Os conteúdos sobre análises financeiras, investimentos, mercados bolsistas, … são indispensáveis, mas deixam espaço a outras leituras, que conectem com o seu interior.
Enquanto estudante universitário ganhou um hábito de leitura que não largou, há hábitos assim!
Irmão mais novo. Único rapaz entre meninas. Tendia, em pequeno, a contrariar a disposição para a leitura ávida que imperava na vida das suas irmãs (devoradoras de livros).
A determinada altura conseguiram alargar-lhe o espectro do contacto com as letras, para lá dos almanaques e da banda desenhada, quando o apresentaram às aventuras do detective Enciclopédia Brown, uma excentricidade!
Sente-se um anfíbio, tivesse nascido com guelras o mar era o seu território. A extensão salgada a perder de vista e as ondas fortalecem o seu sentido de ser, dão um propósito e uma paz de espírito que confere momentos de meditação não encontradas em mais nenhum lugar. Pudesse, levaria os seus livros juntamente com a prancha e enquanto fazia um 360 girava na leitura de palavras desprendidas. “Há quem diga que o melhor sítio no planeta Terra… é o mar.”

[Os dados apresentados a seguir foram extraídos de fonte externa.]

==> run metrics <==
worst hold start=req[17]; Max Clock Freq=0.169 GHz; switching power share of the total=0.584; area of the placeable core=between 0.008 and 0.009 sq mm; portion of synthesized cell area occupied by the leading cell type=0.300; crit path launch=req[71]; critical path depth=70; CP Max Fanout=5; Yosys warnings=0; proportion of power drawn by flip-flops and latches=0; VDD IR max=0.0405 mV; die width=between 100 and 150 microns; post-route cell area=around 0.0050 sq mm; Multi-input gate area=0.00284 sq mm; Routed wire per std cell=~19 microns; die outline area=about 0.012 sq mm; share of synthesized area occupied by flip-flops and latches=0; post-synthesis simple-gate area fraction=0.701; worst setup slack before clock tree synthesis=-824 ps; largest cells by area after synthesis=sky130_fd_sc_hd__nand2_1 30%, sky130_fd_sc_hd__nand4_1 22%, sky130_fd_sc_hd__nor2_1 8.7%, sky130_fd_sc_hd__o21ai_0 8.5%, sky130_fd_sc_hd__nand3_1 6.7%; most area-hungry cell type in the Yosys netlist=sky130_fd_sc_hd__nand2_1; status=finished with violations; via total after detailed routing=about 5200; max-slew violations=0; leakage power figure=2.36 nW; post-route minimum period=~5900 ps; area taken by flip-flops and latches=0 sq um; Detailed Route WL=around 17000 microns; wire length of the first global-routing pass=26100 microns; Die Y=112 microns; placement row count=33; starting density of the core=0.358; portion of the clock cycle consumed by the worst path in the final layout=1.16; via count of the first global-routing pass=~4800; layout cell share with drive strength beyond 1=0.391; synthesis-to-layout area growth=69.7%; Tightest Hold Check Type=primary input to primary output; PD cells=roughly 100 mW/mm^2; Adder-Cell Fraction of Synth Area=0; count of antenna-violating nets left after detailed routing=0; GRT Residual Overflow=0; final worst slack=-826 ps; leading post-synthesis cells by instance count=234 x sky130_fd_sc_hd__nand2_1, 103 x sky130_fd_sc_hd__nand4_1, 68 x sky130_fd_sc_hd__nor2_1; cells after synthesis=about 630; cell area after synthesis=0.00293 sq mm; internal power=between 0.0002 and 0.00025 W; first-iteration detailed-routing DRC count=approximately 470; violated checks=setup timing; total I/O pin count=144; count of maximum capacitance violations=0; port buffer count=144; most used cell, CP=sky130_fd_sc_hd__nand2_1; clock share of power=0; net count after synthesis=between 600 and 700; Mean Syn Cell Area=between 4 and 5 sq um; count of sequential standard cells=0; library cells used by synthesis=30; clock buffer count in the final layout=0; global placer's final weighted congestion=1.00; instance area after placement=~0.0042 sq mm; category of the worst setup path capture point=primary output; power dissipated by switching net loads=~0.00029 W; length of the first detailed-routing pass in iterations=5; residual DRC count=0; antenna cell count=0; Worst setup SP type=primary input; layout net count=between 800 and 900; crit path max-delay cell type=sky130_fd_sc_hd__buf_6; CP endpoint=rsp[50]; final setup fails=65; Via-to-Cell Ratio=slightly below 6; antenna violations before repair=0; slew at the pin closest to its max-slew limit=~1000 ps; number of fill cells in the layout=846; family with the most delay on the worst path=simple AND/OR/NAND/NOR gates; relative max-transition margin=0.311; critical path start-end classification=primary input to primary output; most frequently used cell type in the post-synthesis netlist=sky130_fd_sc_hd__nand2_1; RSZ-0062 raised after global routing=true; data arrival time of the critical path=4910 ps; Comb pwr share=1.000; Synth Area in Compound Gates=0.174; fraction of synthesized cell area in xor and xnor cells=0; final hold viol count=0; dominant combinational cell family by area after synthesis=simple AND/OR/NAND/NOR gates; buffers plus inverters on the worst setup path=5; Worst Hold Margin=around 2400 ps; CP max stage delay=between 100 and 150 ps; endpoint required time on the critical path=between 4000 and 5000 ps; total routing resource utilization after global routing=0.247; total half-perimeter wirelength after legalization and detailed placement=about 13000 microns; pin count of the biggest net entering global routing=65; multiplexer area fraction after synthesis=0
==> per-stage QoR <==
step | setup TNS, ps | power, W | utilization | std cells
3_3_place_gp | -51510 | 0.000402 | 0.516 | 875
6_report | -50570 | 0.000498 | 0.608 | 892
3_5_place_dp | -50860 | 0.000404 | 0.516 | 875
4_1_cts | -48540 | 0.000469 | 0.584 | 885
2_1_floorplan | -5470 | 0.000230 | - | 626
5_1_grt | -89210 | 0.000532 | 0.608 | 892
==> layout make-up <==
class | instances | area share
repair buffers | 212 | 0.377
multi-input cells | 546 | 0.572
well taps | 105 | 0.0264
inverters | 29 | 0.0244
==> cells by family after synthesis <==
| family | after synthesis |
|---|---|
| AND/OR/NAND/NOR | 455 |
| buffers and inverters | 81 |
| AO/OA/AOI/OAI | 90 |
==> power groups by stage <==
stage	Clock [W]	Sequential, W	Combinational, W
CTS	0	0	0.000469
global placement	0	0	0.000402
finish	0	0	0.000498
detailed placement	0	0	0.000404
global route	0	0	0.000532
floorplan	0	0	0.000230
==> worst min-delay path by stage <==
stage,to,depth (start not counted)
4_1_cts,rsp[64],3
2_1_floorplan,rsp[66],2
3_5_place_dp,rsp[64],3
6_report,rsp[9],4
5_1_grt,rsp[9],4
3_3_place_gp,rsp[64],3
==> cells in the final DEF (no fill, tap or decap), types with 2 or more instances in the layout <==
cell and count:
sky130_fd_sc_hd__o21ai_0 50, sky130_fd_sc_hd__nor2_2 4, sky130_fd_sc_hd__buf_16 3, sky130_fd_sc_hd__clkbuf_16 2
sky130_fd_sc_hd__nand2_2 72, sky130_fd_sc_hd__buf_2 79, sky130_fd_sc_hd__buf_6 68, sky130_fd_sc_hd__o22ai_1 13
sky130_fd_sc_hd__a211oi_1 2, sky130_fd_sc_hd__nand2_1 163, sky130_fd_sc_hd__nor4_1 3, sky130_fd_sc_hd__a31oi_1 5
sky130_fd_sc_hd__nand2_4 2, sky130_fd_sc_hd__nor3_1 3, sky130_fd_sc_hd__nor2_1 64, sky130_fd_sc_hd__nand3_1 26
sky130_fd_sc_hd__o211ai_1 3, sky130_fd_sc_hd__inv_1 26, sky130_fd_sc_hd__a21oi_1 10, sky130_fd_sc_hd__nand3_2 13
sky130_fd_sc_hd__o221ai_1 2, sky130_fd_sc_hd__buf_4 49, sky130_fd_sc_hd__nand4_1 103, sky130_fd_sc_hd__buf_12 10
$ cat config.mk
export PLATFORM = sky130hd
export DESIGN_NAME = tga_rle_pixel_decoder
export DESIGN_NICKNAME = d
export VERILOG_FILES = /design/src/design/trpd_pkg.sv /design/src/design/tga_rle_pixel_decoder.sv /design/src/design/trpd_in_reg.sv /design/src/design/trpd_core.sv /design/src/design/trpd_out_reg.sv
export SDC_FILE = /design/constraint.sdc
export NUM_CORES = 1
export LEC_CHECK = 0
export BUFFER_PORTS_ARGS = -buffer_cell sky130_fd_sc_hd__buf_4
export CAP_MARGIN = 25
export CORE_MARGIN = 3
export CORE_UTILIZATION = 35
export CTS_CLUSTER_DIAMETER = 150
export DETAILED_ROUTE_END_ITERATION = 8
export SLEW_MARGIN = 5
export SYNTH_ARGS = -nofsm -noshare
export SYNTH_HDL_FRONTEND = slang
export SYNTH_SLANG_ARGS = --single-unit
$ cat constraint.sdc
create_clock -name clock -period 6.76 [get_ports clock]
set_clock_uncertainty 0.05 [all_clocks]
set_input_delay 0.676 -clock clock [delete_from_list [all_inputs] [get_ports clock]]
set_output_delay 0.676 -clock clock [all_outputs]
set_load 0.02 [all_outputs]
$ cat src/design/trpd_pkg.sv
// Shared types and constants for the TGA run-length pixel decoder.
// Used by every module of the decoder and by its checker.
package trpd_pkg;

   // Parse phases of the decoder.
   typedef enum logic [2:0] {
      PH_IDLE   = 3'd0,
      PH_HEADER = 3'd1,
      PH_SKIP   = 3'd2,
      PH_PACKET = 3'd3,
      PH_PIXEL  = 3'd4
   } phase_type;

   // Result kinds.
   localparam logic [1:0] KIND_HEADER = 2'd0;
   localparam logic [1:0] KIND_SPAN   = 2'd1;
   localparam logic [1:0] KIND_ERROR  = 2'd2;

   // Header error codes.
   localparam logic [1:0] ERR_NONE     = 2'd0;
   localparam logic [1:0] ERR_TYPE     = 2'd1;
   localparam logic [1:0] ERR_COLORMAP = 2'd2;
   localparam logic [1:0] ERR_DEPTH    = 2'd3;

   // Header byte positions.
   localparam logic [4:0] HDR_POS_ID_LEN    = 5'd0;
   localparam logic [4:0] HDR_POS_CMAP_TYPE = 5'd1;
   localparam logic [4:0] HDR_POS_IMG_TYPE  = 5'd2;
   localparam logic [4:0] HDR_POS_WIDTH_LO  = 5'd12;
   localparam logic [4:0] HDR_POS_WIDTH_HI  = 5'd13;
   localparam logic [4:0] HDR_POS_HEIGHT_LO = 5'd14;
   localparam logic [4:0] HDR_POS_HEIGHT_HI = 5'd15;
   localparam logic [4:0] HDR_POS_DEPTH     = 5'd16;
   localparam logic [4:0] HDR_POS_LAST      = 5'd17;

   // Header field values.
   localparam logic [7:0] IMG_TYPE_RAW = 8'd2;
   localparam logic [7:0] IMG_TYPE_RLE = 8'd10;
   localparam logic [7:0] DEPTH_24     = 8'd24;
   localparam logic [7:0] DEPTH_32     = 8'd32;
   localparam logic [6:0] RUN_LEN_MASK = 7'h7F;

   // Channel positions inside one pixel (file order is B, G, R, A).
   localparam logic [1:0] CH_BLUE  = 2'd0;
   localparam logic [1:0] CH_GREEN = 2'd1;
   localparam logic [1:0] CH_RED   = 2'd2;
   localparam logic [1:0] CH_ALPHA = 2'd3;

   // One input item.
   typedef struct packed {
      logic [7:0] data_byte;
      logic       new_file;
   } in_item_type;

   // One result item.
   typedef struct packed {
      logic [1:0]  kind;
      logic [1:0]  error_code;
      logic [7:0]  red;
      logic [7:0]  green;
      logic [7:0]  blue;
      logic [7:0]  alpha;
      logic [31:0] pixel_index;
      logic [7:0]  run_count;
      logic [15:0] image_width;
      logic [15:0] image_height;
      logic        image_done;
   } result_type;

endpackage

$ cat src/design/tga_rle_pixel_decoder.sv
// TGA true-color decoder taking one file byte per item and producing header,
// error and RGBA pixel-span items. Each byte passes an input register and a
// single decode stage into a result register, so one byte is accepted every
// cycle while the result side keeps taking items. A result is decoded from the
// input register into the result register and offered from there.
// The decode stage holds the parse state;
// its longest path is the 16 by 16 multiply that forms the pixel total on the
// last header byte. Raw images give one span per pixel; run packets give one
// span with a run count clipped at the image end. The alpha setting should be
// written only while no bytes are in flight. Depends on trpd_pkg.
module tga_rle_pixel_decoder import trpd_pkg::*; (
   input  logic        clock,
   input  logic        reset,
   // Byte input channel.
   input  logic        req_valid,
   output logic        req_ready,
   input  logic [7:0]  req_data_byte,
   input  logic        req_new_file,
   // Result channel.
   output logic        rsp_valid,
   input  logic        rsp_ready,
   output logic [1:0]  rsp_kind,
   output logic [1:0]  rsp_error_code,
   output logic [7:0]  rsp_red,
   output logic [7:0]  rsp_green,
   output logic [7:0]  rsp_blue,
   output logic [7:0]  rsp_alpha,
   output logic [31:0] rsp_pixel_index,
   output logic [7:0]  rsp_run_count,
   output logic [15:0] rsp_image_width,
   output logic [15:0] rsp_image_height,
   output logic        rsp_image_done,
   // Configuration write channel.
   input  logic        csr_valid,
   output logic        csr_ready,
   input  logic        csr_invert_alpha
);

   in_item_type req_item;
   in_item_type item;
   logic        item_valid;
   logic        slot_free;
   logic        fire;
   logic        res_valid;
   result_type  core_res;
   result_type  out_res;
   logic        invert_alpha_ff;

   assign req_item.data_byte = req_data_byte;
   assign req_item.new_file  = req_new_file;

   // An item is decoded when the result slot can take what it produces.
   assign fire = item_valid && slot_free;

   // Configuration register.
   assign csr_ready = 1'b1;
   always_ff @(posedge clock) begin
      if (reset) begin
         invert_alpha_ff <= 1'b0;
      end else if (csr_valid && csr_ready) begin
         invert_alpha_ff <= csr_invert_alpha;
      end
   end

   trpd_in_reg u_in_reg (
      .clock      (clock),
      .reset      (reset),
      .req_valid  (req_valid),
      .req_ready  (req_ready),
      .req_item   (req_item),
      .pop        (fire),
      .item_valid (item_valid),
      .item       (item)
   );

   trpd_core u_core (
      .clock        (clock),
      .reset        (reset),
      .fire         (fire),
      .item         (item),
      .invert_alpha (invert_alpha_ff),
      .res_valid    (res_valid),
      .res          (core_res)
   );

   trpd_out_reg u_out_reg (
      .clock     (clock),
      .reset     (reset),
      .load      (fire && res_valid),
      .load_res  (core_res),
      .rsp_ready (rsp_ready),
      .rsp_valid (rsp_valid),
      .slot_free (slot_free),
      .res       (out_res)
   );

   assign rsp_kind         = out_res.kind;
   assign rsp_error_code   = out_res.error_code;
   assign rsp_red          = out_res.red;
   assign rsp_green        = out_res.green;
   assign rsp_blue         = out_res.blue;
   assign rsp_alpha        = out_res.alpha;
   assign rsp_pixel_index  = out_res.pixel_index;
   assign rsp_run_count    = out_res.run_count;
   assign rsp_image_width  = out_res.image_width;
   assign rsp_image_height = out_res.image_height;
   assign rsp_image_done   = out_res.image_done;

endmodule

$ cat src/design/trpd_in_reg.sv
// Input register of the decoder: holds one accepted byte item until the
// decode stage takes it. Depends on trpd_pkg for the item type.
module trpd_in_reg import trpd_pkg::*; (
   input  logic        clock,
   input  logic        reset,
   input  logic        req_valid,
   output logic        req_ready,
   input  in_item_type req_item,
   input  logic        pop,
   output logic        item_valid,
   output in_item_type item
);

   logic        valid_ff;
   logic        valid_in;
   in_item_type item_ff;

   // A new item may enter when the register is empty or drains this cycle.
   assign req_ready = !valid_ff || pop;
   assign valid_in  = (req_valid && req_ready) || (valid_ff && !pop);

   always_ff @(posedge clock) begin
      if (reset) begin
         valid_ff <= 1'b0;
      end else begin
         valid_ff <= valid_in;
      end
   end

   // Payload needs no reset.
   always_ff @(posedge clock) begin
      if (req_valid && req_ready) begin
         item_ff <= req_item;
      end
   end

   assign item_valid = valid_ff;
   assign item       = item_ff;

endmodule
File: config.mk
export PLATFORM = sky130hd
export DESIGN_NAME = step_pulse_sample_generator
export DESIGN_NICKNAME = d
export VERILOG_FILES = /design/src/hdl/spsg_pkg.sv /design/src/hdl/spsg_front.sv /design/src/hdl/spsg_queue.sv /design/src/hdl/spsg_div.sv /design/src/hdl/spsg_back.sv /design/src/hdl/step_pulse_sample_generator.sv
export VERILOG_INCLUDE_DIRS = /design/src /design/src/hdl
export SDC_FILE = /design/constraint.sdc
export NUM_CORES = 1
export LEC_CHECK = 0
export ABC_AREA = 1
export BUFFER_PORTS_ARGS = -buffer_cell sky130_fd_sc_hd__buf_2
export CELL_PAD_IN_SITES_DETAIL_PLACEMENT = 1
export CELL_PAD_IN_SITES_GLOBAL_PLACEMENT = 1
export CORE_MARGIN = 2
export CORE_UTILIZATION = 43
export CTS_CLUSTER_DIAMETER = 150
export CTS_CLUSTER_SIZE = 8
export DETAILED_ROUTE_END_ITERATION = 6
export HOLD_SLACK_MARGIN = 0.15
export PLACE_DENSITY = 0.83
export SLEW_MARGIN = 20
export SYNTH_ARGS = -nofsm -noshare
export SYNTH_HDL_FRONTEND = slang
export SYNTH_SLANG_ARGS = --single-unit
File: constraint.sdc
create_clock -name clk_i -period 3.18 [get_ports clk_i]
set_clock_uncertainty 0.1 [all_clocks]
set_input_delay 0.159 -clock clk_i [delete_from_list [all_inputs] [get_ports clk_i]]
set_output_delay 0.159 -clock clk_i [all_outputs]
set_load 0.02 [all_outputs]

Ajustando, por vezes, as leituras ao que a meteorologia traz, é eclético nas escolhas mas não esconde a preferência por ensaios.
A calmaria do lugar concede-lhe a permissão, ocasional, para largar a voz e aprimorar a memória, para agarrar a reflexão mais intensamente.
Compreendi que para este senhor as palavras, ainda que unicamente escritas, auxiliam-se numa sonoridade que o silencio abraça e à qual confere múltiplos sentidos.
Revela, porém, que a leitura em voz alta que mais gozo lhe dá é a que oferece aos filhos, encenando vozes, teatralizando os textos e acrescentando pozinhos imaginativos sempre que a criatividade autoriza.
Com uma personalidade muitíssimo sensível, oculta sob o pano profissional, assim que soam as pancadinhas de Molière sobe ao palco um homem para quem a encadernação é intemporal, tendo a substância essencial para engrandecer uma obra. Por isso, sente como intricada a eleição de um livro a encadernar, tal como é complexo nomear um filme ou uma música predilectos. Insisti na identificação de uma obra e depois de reflectir refere que opta por “O livro da sua vida”. Antecipo que este abraçará relatos de memórias, sons e cheiros passados a frases pontuadas.
Depois de encadernado, o que vai bem com este livro será uma bebida, o silêncio e os inevitáveis óculos, aos quais a idade obriga.